Stored data:
==> src/mirq_pkg.sv <==
// package for the maskable interrupt entry unit: vectors, stack page,
// status bit positions and the memory request carrier.
// assumes an 8-bit core with a 16-bit address bus and a stack in page one.
package mirq_pkg;

  // vector pairs, low byte at the even address
  localparam logic [15:0] IRQ_VEC = 16'hfffe;
  localparam logic [15:0] NMI_VEC = 16'hfffa;
  // stack page high byte
  localparam logic [7:0] STACK_PAGE = 8'h01;
  // position of the interrupt-disable flag inside the status byte
  localparam int IDIS_BIT = 2;
  // reset value of the disable flag: start-up runs with requests blocked
  localparam logic IDIS_RESET = 1'b1;
  // idle level of the active-low request pins
  localparam logic PIN_IDLE = 1'b1;

  // one memory access, driven for one cycle
  typedef struct packed {
    logic rd;
    logic wr;
    logic [15:0] addr;
    logic [7:0] data;
  } mirq_bus_t;

  // entry sequencer states
  typedef enum logic [2:0] {
    ST_IDLE = 3'b000,
    ST_PUSH_HI = 3'b001,
    ST_PUSH_LO = 3'b010,
    ST_PUSH_P = 3'b011,
    ST_VEC_LO = 3'b100,
    ST_VEC_HI = 3'b101,
    ST_DONE = 3'b110
  } mirq_state_t;

endpackage

==> src/mirq_unit.sv <==
// interrupt entry unit of an 8-bit core: request sampling, disable flag,
// stack pushes and vector fetch.
// assumes the core pulses instrEnd at each instruction boundary and waits
// while busy is high; memory answers a read with data on the next cycle.
//
// Summary of operation
// - a low level on the maskable request input is a pending request, by level not edge.
// - the disable flag is set by command, by interrupt entry and by the start-up sequence.
// - with request low and disable clear the core enters and sets disable, else it waits.
// - a request held low while disable is set never causes a second entry.
// - there is no acknowledge; software finds the source by reading status registers.
// - commands set and clear the disable flag to block or re-enable requests.
// - entry loads the program counter from FFFE/FFFF, or FFFA/FFFB for non-maskable.
// - entry pushes pc high byte, pc low byte, then status, decrementing after each.
// - restoreStatus reloads disable from the status byte given, so restoring the pushed status returns disable to its level before entry.
// - a pending request is recognised only at the end of an instruction.
`timescale 1ns/100ps
module mirq_unit import mirq_pkg::*; (
  input wire logic clk,
  input wire logic rstn,
  input wire logic irqPin_n,
  input wire logic nmiPin_n,
  input wire logic instrEnd,
  input wire logic [15:0] pcIn,
  input wire logic [7:0] statusIn,
  input wire logic [7:0] spIn,
  input wire logic setDisable,
  input wire logic clearDisable,
  input wire logic restoreStatus,
  input wire logic [7:0] restoredStatus,
  input wire logic [7:0] memRdata,
  output mirq_bus_t bus,
  output logic busy,
  output logic disableFlag,
  output logic newPcValid,
  output logic [15:0] newPc,
  output logic [7:0] spOut
);

  mirq_state_t state;
  mirq_state_t next_state;
  mirq_bus_t next_bus;
  logic irqLevel;
  logic nmiLevel;
  logic nmiPrev;
  logic nmiPending;
  logic isNmi;
  logic [15:0] pcHold;
  logic [7:0] statusHold;
  logic [7:0] spWork;
  logic [7:0] vecLow;
  logic next_nmiPending;
  logic next_isNmi;
  logic next_disableFlag;
  logic next_newPcValid;
  logic [15:0] next_newPc;
  logic [15:0] next_pcHold;
  logic [7:0] next_statusHold;
  logic [7:0] next_spWork;
  logic [7:0] next_vecLow;
  logic [7:0] next_spOut;
  logic takeIrq;
  logic takeNmi;
  logic [15:0] vecBase;

  ////////////////////////////////////////////////////////////////////////////
  // pin synchronisers; request lines come from the wired board net
  mirq_sync3 #(.RESET_LEVEL(PIN_IDLE)) u_irqSync (
    .clk(clk),
    .rstn(rstn),
    .pin(irqPin_n),
    .level(irqLevel)
  );

  mirq_sync3 #(.RESET_LEVEL(PIN_IDLE)) u_nmiSync (
    .clk(clk),
    .rstn(rstn),
    .pin(nmiPin_n),
    .level(nmiLevel)
  );

  ////////////////////////////////////////////////////////////////////////////
  // entry decision, only at a boundary while idle
  // no acknowledge goes back to peripherals; software polls status
  assign busy = (state != ST_IDLE);
  assign takeNmi = instrEnd && !busy && nmiPending;
  assign takeIrq = instrEnd && !busy && !nmiPending && !irqLevel && !disableFlag;
  assign vecBase = isNmi ? NMI_VEC : IRQ_VEC;

  // sequencer, flag and capture registers
  always_comb begin
    next_state = state;
    next_bus = '0;
    next_nmiPending = nmiPending;
    next_isNmi = isNmi;
    next_disableFlag = disableFlag;
    next_newPcValid = 1'b0;
    next_newPc = newPc;
    next_pcHold = pcHold;
    next_statusHold = statusHold;
    next_spWork = spWork;
    next_vecLow = vecLow;
    next_spOut = spOut;
    // software commands; entry and restore below take precedence
    if (!busy && setDisable) begin
      next_disableFlag = 1'b1;
    end else if (!busy && clearDisable) begin
      next_disableFlag = 1'b0;
    end
    if (!busy && restoreStatus) begin
      next_disableFlag = restoredStatus[IDIS_BIT];
    end
    unique case (state)
      ST_IDLE: begin
        if (takeNmi || takeIrq) begin
          next_state = ST_PUSH_HI;
          next_isNmi = takeNmi;
          next_pcHold = pcIn;
          next_statusHold = statusIn;
          next_statusHold[IDIS_BIT] = disableFlag;
          next_spWork = spIn - 8'h01;
          next_bus.wr = 1'b1;
          next_bus.addr = {STACK_PAGE, spIn};
          next_bus.data = pcIn[15:8];
          if (takeNmi) begin
            next_nmiPending = 1'b0;
          end
        end
      end
      ST_PUSH_HI: begin
        next_state = ST_PUSH_LO;
        next_spWork = spWork - 8'h01;
        next_bus.wr = 1'b1;
        next_bus.addr = {STACK_PAGE, spWork};
        next_bus.data = pcHold[7:0];
      end
      ST_PUSH_LO: begin
        next_state = ST_PUSH_P;
        next_spWork = spWork - 8'h01;
        next_bus.wr = 1'b1;
        next_bus.addr = {STACK_PAGE, spWork};
        next_bus.data = statusHold;
      end
      ST_PUSH_P: begin
        next_state = ST_VEC_LO;
        next_disableFlag = 1'b1;
        next_bus.rd = 1'b1;
        next_bus.addr = vecBase;
      end
      ST_VEC_LO: begin
        next_state = ST_VEC_HI;
        next_bus.rd = 1'b1;
        next_bus.addr = vecBase + 16'h0001;
      end
      ST_VEC_HI: begin
        next_state = ST_DONE;
        next_vecLow = memRdata;
      end
      ST_DONE: begin
        next_state = ST_IDLE;
        next_newPc = {memRdata, vecLow};
        next_newPcValid = 1'b1;
        next_spOut = spWork;
      end
      default: begin
        next_state = ST_IDLE;
      end
    endcase
    // a falling edge wins over the clear made by taking an earlier one
    if (nmiPrev && !nmiLevel) begin
      next_nmiPending = 1'b1;
    end
  end

  // registers; start-up leaves requests blocked
  always_ff @(posedge clk) begin
    if (!rstn) begin
      state <= ST_IDLE;
      bus <= '0;
      nmiPrev <= PIN_IDLE;
      nmiPending <= 1'b0;
      isNmi <= 1'b0;
      disableFlag <= IDIS_RESET;
      newPcValid <= 1'b0;
      newPc <= 16'h0000;
      pcHold <= 16'h0000;
      statusHold <= 8'h00;
      spWork <= 8'h00;
      vecLow <= 8'h00;
      spOut <= 8'h00;
    end else begin
      state <= next_state;
      bus <= next_bus;
      nmiPrev <= nmiLevel;
      nmiPending <= next_nmiPending;
      isNmi <= next_isNmi;
      disableFlag <= next_disableFlag;
      newPcValid <= next_newPcValid;
      newPc <= next_newPc;
      pcHold <= next_pcHold;
      statusHold <= next_statusHold;
      spWork <= next_spWork;
      vecLow <= next_vecLow;
      spOut <= next_spOut;
    end
  end
endmodule // mirq_unit

==> src/mirq_sync3.sv <==
// three-stage pin synchroniser with agreement filter.
// assumes the input is asynchronous to clk; output moves only when stages
// two and three agree.
`timescale 1ns/100ps
module mirq_sync3 import mirq_pkg::*; #(
  parameter logic RESET_LEVEL = PIN_IDLE
) (
  input wire logic clk,
  input wire logic rstn,
  input wire logic pin,
  output logic level
);

  logic s1;
  logic s2;
  logic s3;
  logic next_level;

  // filtered level follows once the last two stages agree
  always_comb begin
    next_level = level;
    if (s2 == s3) begin
      next_level = s3;
    end
  end

  // s1 feeds only s2, so a metastable sample never reaches logic
  always_ff @(posedge clk) begin
    if (!rstn) begin
      s1 <= RESET_LEVEL;
      s2 <= RESET_LEVEL;
      s3 <= RESET_LEVEL;
      level <= RESET_LEVEL;
    end else begin
      s1 <= pin;
      s2 <= s1;
      s3 <= s2;
      level <= next_level;
    end
  end

endmodule // mirq_sync3

==> config.mk <==
export PLATFORM = sky130hd
export DESIGN_NAME = mirq_unit
export DESIGN_NICKNAME = d
export VERILOG_FILES = /design/src/mirq_pkg.sv /design/src/mirq_unit.sv /design/src/mirq_sync3.sv
export SDC_FILE = /design/constraint.sdc
export NUM_CORES = 1
export LEC_CHECK = 0
export ABC_AREA = 1
export BUFFER_PORTS_ARGS = -buffer_cell sky130_fd_sc_hd__buf_2
export CORE_MARGIN = 2
export CORE_UTILIZATION = 35
export CTS_CLUSTER_DIAMETER = 100
export DETAILED_ROUTE_END_ITERATION = 12
export PLACE_DENSITY = 0.56
export SETUP_SLACK_MARGIN = 0.4
export SLEW_MARGIN = 10
export SYNTH_ARGS = -nofsm -noshare
export SYNTH_HDL_FRONTEND = slang
export SYNTH_HIERARCHICAL = 1
export SYNTH_SLANG_ARGS = --single-unit
export TNS_END_PERCENT = 100
==> constraint.sdc <==
create_clock -name clk -period 2.1 [get_ports clk]
set_clock_uncertainty 0.2 [all_clocks]
set_input_delay 0.105 -clock clk [delete_from_list [all_inputs] [get_ports clk]]
set_output_delay 0.105 -clock clk [all_outputs]
set_load 0.05 [all_outputs]
==> results_dict.tcl, run 1 <==
set metrics [dict create \
    synth.top_cell.area_share_pct 51.3 \
    worstSetupPathType "reg2reg" \
    antenna_found_initial 0 \
    h-tree-depth 3 \
    drive_above_1_share_pct 32.6 \
    slew_violations 0 \
    whs_path_depth 5 \
    clk_pin_slew_ns 0.09 \
    irDropWorstVdd_uv 302 \
    synth_fp_nets 518 \
    grt_max_degree 34 \
    wl_um 9950 \
    r2r-start "state[0]" \
    synthSimpleGateAreaFrac_pct 20.4 \
    post-dp-hpwl_um 6170 \
    cts_buffers 9 \
    initial_utilization_pct 36.4 \
    ff2ff_setup_slack_ns 0.30 \
    nets 677 \
    synth_mux_area_share_pct 0.279 \
    dr_wl_met2_um 4930 \
    fp-row-count 36 \
    rsz0062_at_grt "true" \
    timing.setup.tns_ns 0 \
    area_growth_pct 47.8 \
    yosysMostFrequentCell "dfxtp_1" \
    ios 109 \
    relSlewSlack_pct 66.7 \
    power_uw 3890 \
    r2r_end "spWork[6]" \
    synthTopCellsByCount "dfxtp_1, nor2_1, o21ai_0" \
    synth_fa_ha_area_share_pct 0.348 \
    synth_cells 461 \
    grt_pass1_wl_um 16100 \
    fmax_mhz 556 \
    grt-ovfl-total 0 \
    syn_area_per_cell_um2 7.79 \
    final.min_clock_period_ns 1.80 \
    start_kind "register" \
    ant_nets 0 \
    period_share_pct 85.7 \
    wl_met1_um 4540 \
    clkSinkCount 92 \
    fill_cells 939 \
    ys_async_sr_fraction_pct 0 \
    crit_path_max_fanout 6 \
    tightest_slew_ns 0.499 \
    pwr_density_cell_nw_per_um2 734 \
    reg2regPathDepth 13 \
    arrival_ns 1.86 \
    path_cells "buf_6, nand3_4, nand2_4, nand2_4, o21ai_4, inv_2, ha_4, nand2_4, nor2_4, nand2_1, nand2_1, a21oi_2, nor2_1" \
    wl_met3_um 362 \
    yosys-top-cells-area "dfxtp_1, o21ai_0, nor2_1" \
    ys.flop_type "dfxtp_1" \
    maxCapViolations 0 \
    worstHoldStart "spIn[0]" \
    crit_buf_inv 2 \
    dr.first_iter.drc_count 158 \
    synth_xor_area_share_pct 0 \
    synth-seq-cells 92 \
    syn-cell-area_um2 3590 \
    yosysWarnings 6 \
    drt_pass1_iterations 4 \
    post-route-drc-count 0 \
    grt_pass1_vias 3366 \
    diodes 0 \
    cts_tree "done" \
    fp.dieW_um 105 \
    clkLatencyLatePin_ns 0.36 \
    hold_violations 0 \
    fin_util_pct 53.8 \
    min_path_type "in2reg" \
    design.die.area_um2 11100 \
    dr_total_vias 3472 \
    path_delay_family "simple AND/OR/NAND/NOR gates" \
    cts_max_path_buffers 2 \
    placed_area_um2 4260 \
    synth_seq_area_share_pct 51.3 \
    avgViaCountPerCell 4.58 \
    yosysUniqueCellTypes 29 \
    cpMostUsedCell "nand2_4" \
    synth_top_family_by_area "simple AND/OR/NAND/NOR gates" \
    root_buffer "clkbuf_8" \
    grt_usage_pct 17.8 \
    top_layer_used "met4" \
    p_leak_uw 0.00253 \
    critPathSlowestCell "dfxtp_4" \
    hold_slack_ns 0.0254 \
    synth_compound_area_share_pct 17.5 \
    place.gp.congestion 0.810 \
    crit_path_end_kind "register" \
    max_stage_delay_ns 0.44 \
    hold_end "spWork[0]" \
    required_ns 2.16 \
    core_um2 9860 \
    fp.dieH_um 105 \
    synth_top_cell_by_area "dfxtp_1" \
    io_buffers 100 \
    synth_edf_count 0 \
    status "completed" \
    final_area_um2 5310 \
    wl_per_cell_um 13.1 \
    setup_violations 0 \
]
## how the worst max path moves through the flow
stage          startpoint        end  slack (ns)  cells after the start
6_report         state[0]  spWork[6]        0.30                     13
5_1_grt          state[0]  spWork[6]        0.21                     13
4_1_cts          state[0]  spWork[6]        0.34                     12
3_5_place_dp     state[0]  spWork[6]        0.17                     12
3_3_place_gp     state[0]  spWork[6]        0.21                     12
2_1_floorplan    state[0]  spWork[6]        0.37                     12
## metrics by stage
stage,instances,setup slack [ns]
floorplan,461,0.371
global placement,676,0.205
detailed placement,676,0.167
CTS,749,0.336
global route,758,0.207
finish,758,0.300
## logic make-up (layout without fill, tap and decap cells)
| kind of cell | after synthesis | in the layout |
|---|---|---|
| buf+inv | 85 | 248 |
| flops | 92 | 92 |
| mux | 1 | 1 |
| fa+ha+maj | 1 | 1 |
| simple gates | 166 | 167 |
| compound gates | 116 | 116 |
## cells in the final DEF, fill, tap and decap left out, types with 5 or more instances in the layout
master         instances
buf_2                100
clkbuf_8               9
dfxtp_1               88
nand4_1                5
a21oi_1               31
a31oi_1                6
nor2_1                79
dlygate4sd3_1         46
a221oi_1               6
nand2_2               14
o21ai_0               57
inv_1                 49
nand2_4                5
nand2_1               41
o21ai_1                6
buf_4                 20
inv_2                  5
## what timing repair did
| item | in CTS | in global routing |
|---|---|---|
| gates cloned | 2 | 2 |
| hold buffers | 46 | 0 |
| endpoints found under the setup margin | 33 | 25 |
| setup buffers | 9 | 7 |
| endpoints found under the hold margin | 59 | 0 |
| gates resized for setup | 15 | 34 |
| pin swaps | 11 | 14 |
## worst min-delay path, delay by kind of cell
kind	cells	cell delay (ns)
buffers and inverters	3	0.24
AO/OA/AOI/OAI	2	0.20
## layout make-up
| type | count | area, um^2 | share of cell area [%] |
|---|---|---|---|
| Sequential cell | 92 | 1850 | 34.9 |
| Timing Repair inverter | 1 | 6.26 | 0.118 |
| Tap cell | 133 | 166 | 3.14 |
| Timing Repair Buffer | 172 | 1230 | 23.1 |
| Inverter | 59 | 249 | 4.69 |
| Multi-Input combinational cell | 285 | 1600 | 30.1 |
| Clock inverter | 7 | 82.6 | 1.56 |
| Clock buffer | 9 | 124 | 2.33 |
## report_power, final
part	leakage (uW)	internal, uW	switching [uW]
sequential	0.000745	1810	62.4
combinational	0.00168	318	460
clock	0.000104	574	673
## flip-flops by register name (all words and copies together) (netlist names), 3 cells and up
signal	count
spWork	8
newPc	16
statusHold	8
bus	20
pcHold	8
vecLow	8
spOut	8
state	3
## metal layers
layer	vias up	global-route usage, %
li1	1808	-
met1	1582	22.9
met2	73	30.4
met3	9	2.91
met4	0	5.81
met5	-	0
No activity file was read; power rests on OpenSTA's default activity.
==> run 2: changes to the inputs <==
--- a/config.mk
+++ b/config.mk
@@ -7,7 +7,7 @@
 export LEC_CHECK = 0
 export ABC_AREA = 1
 export BUFFER_PORTS_ARGS = -buffer_cell sky130_fd_sc_hd__buf_2
-export CORE_MARGIN = 2
+export CORE_MARGIN = 3
 export CORE_UTILIZATION = 35
 export CTS_CLUSTER_DIAMETER = 100
 export DETAILED_ROUTE_END_ITERATION = 12
==> results_dict.tcl, run 2 (synthesized netlist as in run 1, its figures left out) <==
set metrics [dict create \
    status "completed" \
    p_sw_share_pct 30.3 \
    multi_input_area_um2 1680 \
    grt_usage_pct 16.8 \
    ff2ff_setup_slack_ns 0.31 \
    final.min_clock_period_ns 1.79 \
    fp-row-count 36 \
    crit_path_max_fanout 6 \
    irDropWorstVdd_uv 406 \
    worstSetupPathType "reg2reg" \
    grt-ovfl-total 0 \
    regArea_um2 1850 \
    rsz0062_at_grt "true" \
    relSlewSlack_pct 62.6 \
    diodes 0 \
    min_path_type "in2reg" \
    slew_violations 0 \
    fin_util_pct 55.2 \
    pwr_density_cell_nw_per_um2 716 \
    design.die.area_um2 11500 \
    cts_buffers 9 \
    dr_total_vias 3558 \
    wl_um 10500 \
    fp.dieW_um 107 \
    place_inst 676 \
    ant_nets 0 \
    antenna_found_initial 0 \
    p_seq_share_pct 48.0 \
    drt_pass1_iterations 4 \
    tightest_slew_ns 0.560 \
    cts_max_path_buffers 2 \
    io_buffers 100 \
    fill_cells 921 \
    place.gp.congestion 0.791 \
    hold_slack_ns 0.0438 \
    p_clk_share_pct 32.0 \
    avgViaCountPerCell 4.64 \
    p_leak_uw 0.00258 \
    nets 685 \
    clkSinkCount 92 \
    required_ns 2.14 \
    fmax_mhz 558 \
    final_cell_mix "buf_2, dfxtp_1, nor2_1" \
    cts_tree "done" \
    area_growth_pct 51.6 \
    start_kind "register" \
    timing.setup.tns_ns 0 \
    p_switching_uw 1180 \
    ios 109 \
    stdcell_count 766 \
    grt_pass1_wl_um 15700 \
    clkLatencyLatePin_ns 0.36 \
    h-tree-depth 3 \
    arrival_ns 1.83 \
    largest_reg_flops 20 \
    largest-register "bus" \
    setup_violations 0 \
    crit_path_end_kind "register" \
    grt_pass1_vias 3396 \
    period_share_pct 85.4 \
    fp.dieH_um 107 \
    root_buffer "clkbuf_8" \
    p_int_uw 2720 \
    grt_max_degree 37 \
    reg_top3 "bus (20), newPc (16)" \
    power_uw 3900 \
    hold_violations 0 \
    maxCapViolations 0 \
    dr.first_iter.drc_count 176 \
    drive_above_1_share_pct 35.1 \
    initial_utilization_pct 36.4 \
    core_um2 9860 \
    post-dp-hpwl_um 6130 \
    clk_pin_slew_ns 0.09 \
    wl_per_cell_um 13.6 \
    power_frac_comb_pct 20.0 \
    final_common_cell "buf_2" \
    post-route-drc-count 0 \
]
run 2: cell count changes in the layout (fill, tap and decap cells not counted), moves of 2 or more:
| cell | change |
|---|---|
| buf_6 | +4 |
| o21ai_2 | +6 |
| inv_8 | -2 |
| o21ai_0 | -6 |
| buf_4 | +2 |
| a221oi_1 | -4 |
| a221oi_2 | +4 |
| nor2_1 | -3 |
| nand2_2 | -5 |
| nor2_4 | +2 |
| nand2_4 | +3 |
| nand2_1 | +3 |
run 2: worst max-delay path, cell delays in order (launching register included):
cell      delay (ns)
dfxtp_4         0.39
nor2_4          0.18
nand2_8         0.07
nor2_4          0.11
nand2_2         0.09
nand2_4         0.13
clkinv_8        0.09
buf_2           0.17
o21ai_0         0.19
a21oi_1         0.06
run 2: path summary, 6_finish.rpt:
| check | startpoint | endpoint | cells after the start |
|---|---|---|---|
| min | spIn[0] | spWork[0] | 5 |
| min reg2reg | u_nmiSync/s1 | u_nmiSync/s2 | 2 |
| max reg2reg | state[1] | statusHold[7] | 9 |
| max | state[1] | statusHold[7] | 9 |
run 2: power groups by stage:
stage	Sequential, uW	Clock [uW]	Combinational, uW
after floorplan	1930	0	373
after global placement	1910	0	546
after detailed placement	1910	0	550
after CTS	1860	1280	672
after global routing	1880	1350	857
final	1870	1250	780
run 2: repair_timing:
item / 4_1_cts / 5_1_grt
cloned: 1 / 5
endpoints found under the setup margin: 29 / 33
buffers inserted: 8 / 14
endpoints found under the hold margin: 53 / 0
resized for setup: 13 / 60
hold buffers: 46 / 0
pin swaps: 7 / 16
run 2: layout make-up:
class | count | area share [%]
Clock buffer | 10 | 2.53
Clock inverter | 6 | 1.31
Inverter | 59 | 4.57
Multi-Input combinational cell | 286 | 30.9
Sequential cell | 92 | 34.0
Tap cell | 133 | 3.06
Timing Repair Buffer | 178 | 23.4
Timing Repair inverter | 2 | 0.276
run 2: through the flow:
stage / cell area, um^2 / setup WS (ns)
3_5_place_dp: 4260 / 0.192
5_1_grt: 5450 / 0.210
3_3_place_gp: 4260 / 0.208
4_1_cts: 5050 / 0.359
6_report: 5450 / 0.307
2_1_floorplan: 3680 / 0.371
run 2: layer usage:
metal / track usage [%] / routed length, um / vias to the layer above
li1: - / - / 1813
met1: 19.6 / 4510 / 1627
met2: 29.8 / 5200 / 95
met3: 4.92 / 527 / 23
met4: 4.75 / 221 / 0
met5: 0 / 0 / -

__Work request__: The lines to copy run from the first line of the entries to the line containing "decrementing after each."; copy them exactly and output nothing else.

__Answer for the task__:
==> src/mirq_pkg.sv <==
// package for the maskable interrupt entry unit: vectors, stack page,
// status bit positions and the memory request carrier.
// assumes an 8-bit core with a 16-bit address bus and a stack in page one.
package mirq_pkg;

  // vector pairs, low byte at the even address
  localparam logic [15:0] IRQ_VEC = 16'hfffe;
  localparam logic [15:0] NMI_VEC = 16'hfffa;
  // stack page high byte
  localparam logic [7:0] STACK_PAGE = 8'h01;
  // position of the interrupt-disable flag inside the status byte
  localparam int IDIS_BIT = 2;
  // reset value of the disable flag: start-up runs with requests blocked
  localparam logic IDIS_RESET = 1'b1;
  // idle level of the active-low request pins
  localparam logic PIN_IDLE = 1'b1;

  // one memory access, driven for one cycle
  typedef struct packed {
    logic rd;
    logic wr;
    logic [15:0] addr;
    logic [7:0] data;
  } mirq_bus_t;

  // entry sequencer states
  typedef enum logic [2:0] {
    ST_IDLE = 3'b000,
    ST_PUSH_HI = 3'b001,
    ST_PUSH_LO = 3'b010,
    ST_PUSH_P = 3'b011,
    ST_VEC_LO = 3'b100,
    ST_VEC_HI = 3'b101,
    ST_DONE = 3'b110
  } mirq_state_t;

endpackage

==> src/mirq_unit.sv <==
// interrupt entry unit of an 8-bit core: request sampling, disable flag,
// stack pushes and vector fetch.
// assumes the core pulses instrEnd at each instruction boundary and waits
// while busy is high; memory answers a read with data on the next cycle.
//
// Summary of operation
// - a low level on the maskable request input is a pending request, by level not edge.
// - the disable flag is set by command, by interrupt entry and by the start-up sequence.
// - with request low and disable clear the core enters and sets disable, else it waits.
// - a request held low while disable is set never causes a second entry.
// - there is no acknowledge; software finds the source by reading status registers.
// - commands set and clear the disable flag to block or re-enable requests.
// - entry loads the program counter from FFFE/FFFF, or FFFA/FFFB for non-maskable.
// - entry pushes pc high byte, pc low byte, then status, decrementing after each.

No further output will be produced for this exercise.